We are using ObQueryNameString on the FILE_OBJECT in the IRP_MJ_CREATE callback to get its name, but I think this API causes some performance hit when the file doesn't exists (?).

If the FILE_OBJECT has a RelatedFileObject, we pass that to ObQueryNameString, otherwise we pass the FILE_OBJECT itself.

My question is, is this a good approach? Can this be at fault for the performance issue? If so, what is the better approach to find the file name of the FILE_OBJECT in our IRP_MJ_CREATE callback?

Ah, yes, my bad...These specific Fast I/O entry points are in the subcategory that always go to the base FS Device Object and not the top of the stack. So, unlike the others, you don't have to deal with passing them through. And the need to hook them (if necessary) was replaced by a set of FsRtl callbacks...Good times.

Querying names is complicated and certainly can be expensive...This was another driving motivator for FltMgr, which is in a position to hide the complexity (for better or worse) and cache the results across multiple filters.

You haven't specified so I'm assuming that you're in your DIspatch Entry Point for IRP_MJ_CREATE (i.e. PreCreate) and not in a completion routine (i.e. PostCreate). This means you're dealing with an unopened FIle Object (FsContext == NULL) and here's a gross simplification of you query names for those:

  • If there's no RelatedFileObject, this is an absolute open and you get the name from FileObject->FileName
  • If there is a RelatedFileObject, this is a relative open and you need to reconstruct the absolute path.
    You first need to query the name of the RelatedFileObject by either directly sending an IRP_MJ_QUERY_INFORMATION/FileNameInformation or indirectly by calling ObQueryNameString. You then append FileObject->FileName to the result.

This of course introduces overhead even in cases where the open won't succeed (e.g. the path doesn't exist). You also need to take special care for, at a minimum, volume opens, FILE_OPEN_BY_FILE_ID, and SL_OPEN_TARGET_DIRECTORY.

Things are different in PostCreate because the open has already happened (FsContext != NULL) so you can just query the FileObject itself to get the absolute path. You also get to ignore unsuccessful opens and not add additional overhead in the negative case...However, whether or not you can do all of your processing in PostCreate depends very much on your design and what you're trying to accomplish. You can't just wholesale move your PreCreate processing to PostCreate and expect everything to work properly...

In either case you really need to cache the results in order to make any of this reasonable. That then leads to the problem of needing to invalidate those caches (e.g. on rename) and it's all a big mess really.

I'd be very wary of making any changes to this code. Hopefully this driver has an excellent test infrastructure and passes the HLKs, otherwise it's going to be very easy to regress the code in subtle ways. This is all very arcane stuff at this point.

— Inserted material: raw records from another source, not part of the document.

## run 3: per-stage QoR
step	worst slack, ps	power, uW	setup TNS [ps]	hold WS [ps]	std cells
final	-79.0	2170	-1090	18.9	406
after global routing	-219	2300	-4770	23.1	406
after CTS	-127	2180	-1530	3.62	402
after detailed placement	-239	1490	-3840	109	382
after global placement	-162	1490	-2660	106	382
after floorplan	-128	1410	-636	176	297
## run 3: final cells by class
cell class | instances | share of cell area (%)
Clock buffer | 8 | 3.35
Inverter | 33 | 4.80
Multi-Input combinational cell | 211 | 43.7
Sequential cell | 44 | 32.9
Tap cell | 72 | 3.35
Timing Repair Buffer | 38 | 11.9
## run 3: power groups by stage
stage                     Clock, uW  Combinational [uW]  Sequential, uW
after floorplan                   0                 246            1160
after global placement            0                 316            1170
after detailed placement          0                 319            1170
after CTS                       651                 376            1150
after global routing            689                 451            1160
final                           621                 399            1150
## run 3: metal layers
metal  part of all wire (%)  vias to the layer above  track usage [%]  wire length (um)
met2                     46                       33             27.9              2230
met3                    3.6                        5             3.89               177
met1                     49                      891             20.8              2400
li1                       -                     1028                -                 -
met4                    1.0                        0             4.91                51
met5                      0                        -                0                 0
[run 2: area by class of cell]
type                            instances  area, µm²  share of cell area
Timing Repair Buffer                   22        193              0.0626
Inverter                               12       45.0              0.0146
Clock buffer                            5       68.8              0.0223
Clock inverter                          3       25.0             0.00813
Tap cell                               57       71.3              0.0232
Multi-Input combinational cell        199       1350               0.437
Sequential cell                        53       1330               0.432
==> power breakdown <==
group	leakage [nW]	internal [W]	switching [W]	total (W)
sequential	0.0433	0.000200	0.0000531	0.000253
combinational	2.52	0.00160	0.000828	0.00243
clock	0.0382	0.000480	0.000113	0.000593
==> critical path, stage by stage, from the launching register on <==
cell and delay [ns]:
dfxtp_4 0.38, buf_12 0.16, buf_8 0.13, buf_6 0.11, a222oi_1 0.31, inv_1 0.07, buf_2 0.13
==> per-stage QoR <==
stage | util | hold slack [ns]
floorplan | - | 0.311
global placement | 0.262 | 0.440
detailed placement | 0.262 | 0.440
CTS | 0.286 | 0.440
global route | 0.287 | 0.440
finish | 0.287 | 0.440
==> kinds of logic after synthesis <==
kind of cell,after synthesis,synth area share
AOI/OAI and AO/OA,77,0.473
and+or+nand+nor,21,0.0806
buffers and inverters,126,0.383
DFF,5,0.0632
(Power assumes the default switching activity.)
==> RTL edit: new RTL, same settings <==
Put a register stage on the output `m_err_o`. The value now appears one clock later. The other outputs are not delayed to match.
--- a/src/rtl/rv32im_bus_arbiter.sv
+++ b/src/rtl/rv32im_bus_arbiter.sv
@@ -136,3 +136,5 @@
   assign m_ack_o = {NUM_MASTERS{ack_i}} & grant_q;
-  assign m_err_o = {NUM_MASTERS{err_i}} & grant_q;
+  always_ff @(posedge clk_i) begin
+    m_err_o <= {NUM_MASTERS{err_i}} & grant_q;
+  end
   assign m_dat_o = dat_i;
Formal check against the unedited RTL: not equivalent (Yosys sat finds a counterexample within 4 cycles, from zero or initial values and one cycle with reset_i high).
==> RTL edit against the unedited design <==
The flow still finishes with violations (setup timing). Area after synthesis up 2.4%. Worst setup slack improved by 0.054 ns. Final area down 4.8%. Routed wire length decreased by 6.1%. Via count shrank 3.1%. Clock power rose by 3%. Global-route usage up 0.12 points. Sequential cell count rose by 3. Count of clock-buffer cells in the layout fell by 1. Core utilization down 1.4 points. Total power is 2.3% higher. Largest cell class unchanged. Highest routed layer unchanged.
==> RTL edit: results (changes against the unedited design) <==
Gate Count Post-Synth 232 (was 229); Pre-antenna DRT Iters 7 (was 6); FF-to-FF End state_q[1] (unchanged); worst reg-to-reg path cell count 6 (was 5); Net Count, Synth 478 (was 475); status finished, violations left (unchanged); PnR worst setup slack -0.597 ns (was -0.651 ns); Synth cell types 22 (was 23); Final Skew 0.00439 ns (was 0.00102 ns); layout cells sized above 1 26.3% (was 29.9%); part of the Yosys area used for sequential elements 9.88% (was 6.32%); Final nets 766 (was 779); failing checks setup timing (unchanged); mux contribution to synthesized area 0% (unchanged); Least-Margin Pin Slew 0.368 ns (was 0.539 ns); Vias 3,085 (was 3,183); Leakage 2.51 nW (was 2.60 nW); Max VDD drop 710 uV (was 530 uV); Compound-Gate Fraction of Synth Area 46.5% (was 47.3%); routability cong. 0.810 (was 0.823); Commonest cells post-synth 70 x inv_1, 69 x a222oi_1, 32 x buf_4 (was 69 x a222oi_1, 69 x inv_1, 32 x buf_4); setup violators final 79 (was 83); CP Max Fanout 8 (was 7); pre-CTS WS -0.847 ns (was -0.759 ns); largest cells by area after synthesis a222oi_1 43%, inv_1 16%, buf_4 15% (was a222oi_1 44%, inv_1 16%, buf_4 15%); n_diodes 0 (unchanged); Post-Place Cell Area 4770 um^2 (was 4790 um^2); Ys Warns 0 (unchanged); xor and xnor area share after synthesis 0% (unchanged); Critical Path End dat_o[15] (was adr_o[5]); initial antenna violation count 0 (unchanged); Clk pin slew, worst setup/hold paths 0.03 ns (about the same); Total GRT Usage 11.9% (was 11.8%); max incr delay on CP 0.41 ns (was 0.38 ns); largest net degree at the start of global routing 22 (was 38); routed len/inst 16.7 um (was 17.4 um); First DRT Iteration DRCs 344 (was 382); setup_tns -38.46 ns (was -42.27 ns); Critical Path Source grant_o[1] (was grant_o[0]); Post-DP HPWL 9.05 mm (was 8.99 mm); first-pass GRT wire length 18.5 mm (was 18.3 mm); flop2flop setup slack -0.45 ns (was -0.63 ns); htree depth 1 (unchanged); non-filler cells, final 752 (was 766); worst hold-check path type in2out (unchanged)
<file path="config.mk">
export PLATFORM = sky130hd
export DESIGN_NAME = rvfi_reg_tracer
export DESIGN_NICKNAME = d
export VERILOG_FILES = /design/src/rtl/rvfi_reg_tracer.sv
export SDC_FILE = /design/constraint.sdc
export NUM_CORES = 2
export LEC_CHECK = 0
export CAP_MARGIN = 25
export CORE_UTILIZATION = 32
export CTS_BUF_LIST = sky130_fd_sc_hd__clkbuf_16
export CTS_CLUSTER_DIAMETER = 40
export CTS_CLUSTER_SIZE = 20
export DETAILED_ROUTE_END_ITERATION = 10
export PLACE_DENSITY = 0.44
export SLEW_MARGIN = 40
export SYNTH_ARGS = -nofsm -noshare
export SYNTH_HDL_FRONTEND = slang
export SYNTH_SLANG_ARGS = --single-unit
</file>
<file path="constraint.sdc">
create_clock -name clock -period 4.7 [get_ports clock]
set_input_delay 0.705 -clock clock [delete_from_list [all_inputs] [get_ports clock]]
set_output_delay 0.705 -clock clock [all_outputs]
set_load 0.02 [all_outputs]
</file>
<file path="src/rtl/rvfi_reg_tracer.sv">
// RVFI trace source: turns a per-lane instruction feed into a register-consistent
// RVFI stream backed by a shadow register file, with optional single-shot rs1 corruption.
module rvfi_reg_tracer #(
   parameter int XLEN = 32,
   parameter int NRET = 1
) (
   input  logic                 clock,
   input  logic                 resetn,
   input  logic [NRET-1:0]      in_valid,
   input  logic [5*NRET-1:0]    in_rs1_addr,
   input  logic [5*NRET-1:0]    in_rs2_addr,
   input  logic [5*NRET-1:0]    in_rd_addr,
   input  logic [XLEN*NRET-1:0] in_rd_wdata,
   input  logic                 fault_en,
   input  logic [4:0]           fault_reg,
   output logic [NRET-1:0]      rvfi_valid,
   output logic [64*NRET-1:0]   rvfi_order,
   output logic [5*NRET-1:0]    rvfi_rs1_addr,
   output logic [5*NRET-1:0]    rvfi_rs2_addr,
   output logic [5*NRET-1:0]    rvfi_rd_addr,
   output logic [XLEN*NRET-1:0] rvfi_rs1_rdata,
   output logic [XLEN*NRET-1:0] rvfi_rs2_rdata,
   output logic [XLEN*NRET-1:0] rvfi_rd_wdata,
   output logic                 fault_fired,
   output logic [1:0]           fault_state
);

   // Handshake: valid-only, no ready. Every lane in the contiguous in_valid prefix is
   // accepted at the edge and appears on rvfi_* one cycle later with rvfi_valid set.

   localparam logic [1:0] ST_IDLE  = 2'd0;
   localparam logic [1:0] ST_ARMED = 2'd1;
   localparam logic [1:0] ST_FIRED = 2'd2;

   logic [XLEN-1:0] regs [32];
   logic [63:0]     next_order;
   logic [1:0]      state;
   logic [4:0]      armed_reg;

   logic [NRET-1:0] lane_v;
   logic [NRET-1:0] fire_vec;
   logic            fire;
   logic [63:0]     n_ret;
   logic [XLEN-1:0] rs1_d [NRET];
   logic [XLEN-1:0] rs2_d [NRET];

   always_comb begin
      logic            run;
      logic [4:0]      rs1_a;
      logic [4:0]      rs2_a;
      logic [4:0]      rd_j;
      run      = 1'b1;
      fire     = 1'b0;
      fire_vec = '0;
      n_ret    = '0;
      lane_v   = '0;
      for (int k = 0; k < NRET; k++) begin
         run       = run & in_valid[k];
         lane_v[k] = run;
         n_ret     = n_ret + 64'(run);
         rs1_a     = in_rs1_addr[5*k +: 5];
         rs2_a     = in_rs2_addr[5*k +: 5];
         rs1_d[k]  = (rs1_a == 5'd0) ? '0 : regs[rs1_a];
         rs2_d[k]  = (rs2_a == 5'd0) ? '0 : regs[rs2_a];
         // Forward from earlier lanes; the later lane in the scan overrides, so highest j<k wins.
         for (int j = 0; j < k; j++) begin
            rd_j = in_rd_addr[5*j +: 5];
            if (lane_v[j] && rd_j != 5'd0 && rd_j == rs1_a) rs1_d[k] = in_rd_wdata[XLEN*j +: XLEN];
            if (lane_v[j] && rd_j != 5'd0 && rd_j == rs2_a) rs2_d[k] = in_rd_wdata[XLEN*j +: XLEN];
         end
         if (state == ST_ARMED && !fire && run && rs1_a == armed_reg && rs1_a != 5'd0) begin
            fire        = 1'b1;
            fire_vec[k] = 1'b1;
         end
      end
   end

   always_ff @(posedge clock) begin
      if (!resetn) begin
         for (int r = 0; r < 32; r++) regs[r] <= '0;
         next_order     <= '0;
         state          <= ST_IDLE;
         armed_reg      <= '0;
         rvfi_valid     <= '0;
         rvfi_order     <= '0;
         rvfi_rs1_addr  <= '0;
         rvfi_rs2_addr  <= '0;
         rvfi_rd_addr   <= '0;
         rvfi_rs1_rdata <= '0;
         rvfi_rs2_rdata <= '0;
         rvfi_rd_wdata  <= '0;
         fault_fired    <= 1'b0;
      end else begin
         for (int k = 0; k < NRET; k++) begin
            rvfi_valid[k]                  <= lane_v[k];
            rvfi_order[64*k +: 64]         <= lane_v[k] ? next_order + 64'(k) : 64'd0;
            rvfi_rs1_addr[5*k +: 5]        <= lane_v[k] ? in_rs1_addr[5*k +: 5] : 5'd0;
            rvfi_rs2_addr[5*k +: 5]        <= lane_v[k] ? in_rs2_addr[5*k +: 5] : 5'd0;
            rvfi_rd_addr[5*k +: 5]         <= lane_v[k] ? in_rd_addr[5*k +: 5] : 5'd0;
            rvfi_rs1_rdata[XLEN*k +: XLEN] <= lane_v[k] ? (rs1_d[k] ^ XLEN'(fire_vec[k])) : '0;
            rvfi_rs2_rdata[XLEN*k +: XLEN] <= lane_v[k] ? rs2_d[k] : '0;
            rvfi_rd_wdata[XLEN*k +: XLEN]  <= (lane_v[k] && in_rd_addr[5*k +: 5] != 5'd0)
                                              ? in_rd_wdata[XLEN*k +: XLEN] : '0;
            // Later lanes are assigned last, so the highest lane wins on a duplicate rd.
            if (lane_v[k] && in_rd_addr[5*k +: 5] != 5'd0)
               regs[in_rd_addr[5*k +: 5]] <= in_rd_wdata[XLEN*k +: XLEN];
         end
         next_order  <= next_order + n_ret;
         fault_fired <= fire;
         case (state)
            ST_IDLE: if (fault_en) begin
               state     <= ST_ARMED;
               armed_reg <= fault_reg;
            end
            ST_ARMED: if (fire) state <= ST_FIRED;
            ST_FIRED: if (!fault_en) state <= ST_IDLE;
            default:  state <= ST_IDLE;
         endcase
      end
   end

   assign fault_state = state;

endmodule

</file>
=== Word level (Yosys, flattened, before mapping) ===
Memories as Yosys holds them, arrays and structs flattened. A register that Yosys moved wholly into a read port is not among the register bits.
Index checks and enable logic that the tools add are counted.

* $add $sub $neg: 1
* Equality and inequality tests: 6
* Muxes and demuxes: 13
* Bitwise gates (word level): 3
* Reductions and logical operators: 15

{| class="wikitable"
|+ Operators with widths
! operator !! number
|-
| $add 64x1->64 || 1
|-
| $mux 32 || 2
|-
| $reduce_or 32->1 || 1
|-
| $xor 32x1->32 || 1
|-
| $logic_not 5->1 || 2
|-
| $reduce_bool 5->1 || 2
|-
| $mux 1 || 6
|-
| $mux 2 || 3
|-
| $ne 2x2->1 const B || 3
|-
| $pmux 2 s3 || 1
|-
| $reduce_and 2->1 || 3
|-
| $eq 5x5->1 || 1
|-
| $mux 5 || 1
|-
| $logic_and 1x1->1 || 4
|-
| $reduce_and 3->1 || 1
|-
| $reduce_or 3->1 || 1
|-
| $eq 2x1->1 const B || 1
|-
| $eq 2x2->1 const B || 1
|-
| $logic_not 2->1 || 1
|-
| $not 1->1 || 2
|}

* Bits in registers: 216
* RAM bits: 1,024
* Input bits: 56
* Output and inout port bits: 179
* Memories: 1

{| class="wikitable"
|+ Memories
! name !! depth !! bits a word !! read ports !! clocked after memory_dff !! write ports !! line !! text
|-
| regs || 32 || 32 || 2 || 1 || 32 || 35 || <nowiki>logic [XLEN-1:0] regs [32];</nowiki>
|}

=== Logic depth before layout (Yosys ltp) ===
* Depth after elaboration: 7
* Mapped depth: 9
* Gate-level depth less buffers: 7

=== Worst setup path after synthesis ===
No wires, ideal clock.

* Path kind: input to register
* From: input resetn
* To: memory regs[20][0] (enable)
* Library setup time: 466 ps
* Arrival: 3,688 ps
* Slack: 546 ps
* Stages on the path: 4
* Buffers on the path: 1
* Path through: nand2_1 or3_1 clkbuf_1 o21ai_0

{| class="wikitable"
|+ RTL lines
! item !! line !! text
|-
| start: declaration || 8 || <nowiki>input logic resetn,</nowiki>
|-
| end: declaration || 35 ||
|}

=== Final worst setup path ===
* From: register rvfi_rs2_rdata[18] (read register of regs)
* To: output rvfi_rs2_rdata[18]

{| class="wikitable"
|+ RTL lines
! item !! line !! text
|-
| start: declaration || 22 || <nowiki>output logic [XLEN*NRET-1:0] rvfi_rs2_rdata,</nowiki>
|}

No word-level cell between the ends.
==> src/rtl/axi4_rdrop_responder.sv <==
// Injects SLVERR read bursts for dropped reads, interleaved at burst boundaries with
// genuine R traffic from the master port.
module axi4_rdrop_responder
    import axi_rab_pkg::*;
#(
    parameter int unsigned C_AXI_ID_WIDTH   = 10,
    parameter int unsigned C_AXI_DATA_WIDTH = 64,
    parameter int unsigned C_AXI_USER_WIDTH = 4,
    parameter logic [1:0]  C_DROP_RESP      = RespSlverr
) (
    input  logic                        axi4_aclk,
    input  logic                        axi4_arstn,

    input  logic [C_AXI_ID_WIDTH-1:0]   trans_id,
    input  logic [7:0]                  trans_len,
    input  logic                        trans_drop,
    output logic                        drop_ready,

    output logic [C_AXI_ID_WIDTH-1:0]   s_axi4_rid,
    output logic [C_AXI_DATA_WIDTH-1:0] s_axi4_rdata,
    output logic [1:0]                  s_axi4_rresp,
    output logic                        s_axi4_rlast,
    output logic [C_AXI_USER_WIDTH-1:0] s_axi4_ruser,
    output logic                        s_axi4_rvalid,
    input  logic                        s_axi4_rready,

    input  logic [C_AXI_ID_WIDTH-1:0]   m_axi4_rid,
    input  logic [C_AXI_DATA_WIDTH-1:0] m_axi4_rdata,
    input  logic [1:0]                  m_axi4_rresp,
    input  logic                        m_axi4_rlast,
    input  logic [C_AXI_USER_WIDTH-1:0] m_axi4_ruser,
    input  logic                        m_axi4_rvalid,
    output logic                        m_axi4_rready
);

    localparam int unsigned EntryWidth = drop_entry_width(C_AXI_ID_WIDTH);

    typedef enum logic [0:0] {StIdle, StDrop} state_e;

    state_e                    state_q;
    logic [DropLenWidth-1:0]   beat_cnt_q;
    logic                      m_burst_active_q;

    logic [EntryWidth-1:0]     fifo_data;
    logic                      fifo_valid;
    logic                      fifo_pop;
    logic [C_AXI_ID_WIDTH-1:0] fifo_id;
    logic [DropLenWidth-1:0]   fifo_len;
    logic                      drop_last;
    logic                      m_hs;

    axi_buffer_rab #(
        .DATA_WIDTH   (EntryWidth),
        .BUFFER_DEPTH (4)
    ) u_drop_fifo (
        .clk       (axi4_aclk),
        .rstn      (axi4_arstn),
        .data_out  (fifo_data),
        .valid_out (fifo_valid),
        .ready_in  (fifo_pop),
        .valid_in  (trans_drop),
        .data_in   ({trans_id, trans_len}),
        .ready_out (drop_ready)
    );

    assign fifo_id   = fifo_data[EntryWidth-1 -: C_AXI_ID_WIDTH];
    assign fifo_len  = fifo_data[DropLenWidth-1:0];
    // Equality compare: len=255 yields 256 beats without a wrapping counter.
    assign drop_last = (beat_cnt_q == fifo_len);
    assign fifo_pop  = (state_q == StDrop) & s_axi4_rready & drop_last;
    assign m_hs      = m_axi4_rvalid & m_axi4_rready;

    always_ff @(posedge axi4_aclk or negedge axi4_arstn) begin
        if (!axi4_arstn) begin
            state_q          <= StIdle;
            beat_cnt_q       <= '0;
            m_burst_active_q <= 1'b0;
        end else begin
            if (m_hs) begin
                m_burst_active_q <= ~m_axi4_rlast;
            end
            case (state_q)
                StIdle: begin
                    if (fifo_valid && !m_axi4_rvalid && !m_burst_active_q) begin
                        state_q <= StDrop;
                    end
                end
                StDrop: begin
                    if (s_axi4_rready) begin
                        if (drop_last) begin
                            beat_cnt_q <= '0;
                            state_q    <= StIdle;
                        end else begin
                            beat_cnt_q <= beat_cnt_q + 1'b1;
                        end
                    end
                end
                default: state_q <= StIdle;
            endcase
        end
    end

    always_comb begin
        s_axi4_rid    = m_axi4_rid;
        s_axi4_rdata  = m_axi4_rdata;
        s_axi4_rresp  = m_axi4_rresp;
        s_axi4_rlast  = m_axi4_rlast;
        s_axi4_ruser  = m_axi4_ruser;
        s_axi4_rvalid = m_axi4_rvalid;
        m_axi4_rready = s_axi4_rready;
        if (state_q == StDrop) begin
            s_axi4_rid    = fifo_id;
            s_axi4_rdata  = '0;
            s_axi4_rresp  = C_DROP_RESP;
            s_axi4_rlast  = drop_last;
            s_axi4_ruser  = '0;
            s_axi4_rvalid = 1'b1;
            m_axi4_rready = 1'b0;
        end
    end

endmodule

Things are different in PostCreate because the open has already happened

Sadly this needs to be done in the precreate, because the purpose of this callback in the first place is to block certain file opens on protected files.

And creating an entire cache for this is not possible as it introduces way too much complexity as you already said, such as in cases of renames, etc.

So your suggestion is moving to a minifilter? Are you sure that moving to minifitler will improve performance in this case? If so, why? Does FltMgr implement a cache for the file names in the FILE_OBJECTs or...?

Is there any other way to fix this problem in the filter driver, instead of creating an entire cache for file objects? Maybe using another API for getting the file name or..?

Ultimately, yes. Filter Manager was introduced as a Service Pack Update to Win2K SP4 and XP SP2 to make it easier to write file system filter drivers. There have been no legacy samples provided by Microsoft since Vista. You're probably only one of a handful of people still working on one of these. Minifilters also have additional benefits, such as the ability to dynamically unload and better interoperability with the OS and other filters.

And, as I pointed out previously, there's already a Registry value that can be set to disable your driver from loading. That's a pretty clear warning that this type of driver could be entirely deprecated in a future release.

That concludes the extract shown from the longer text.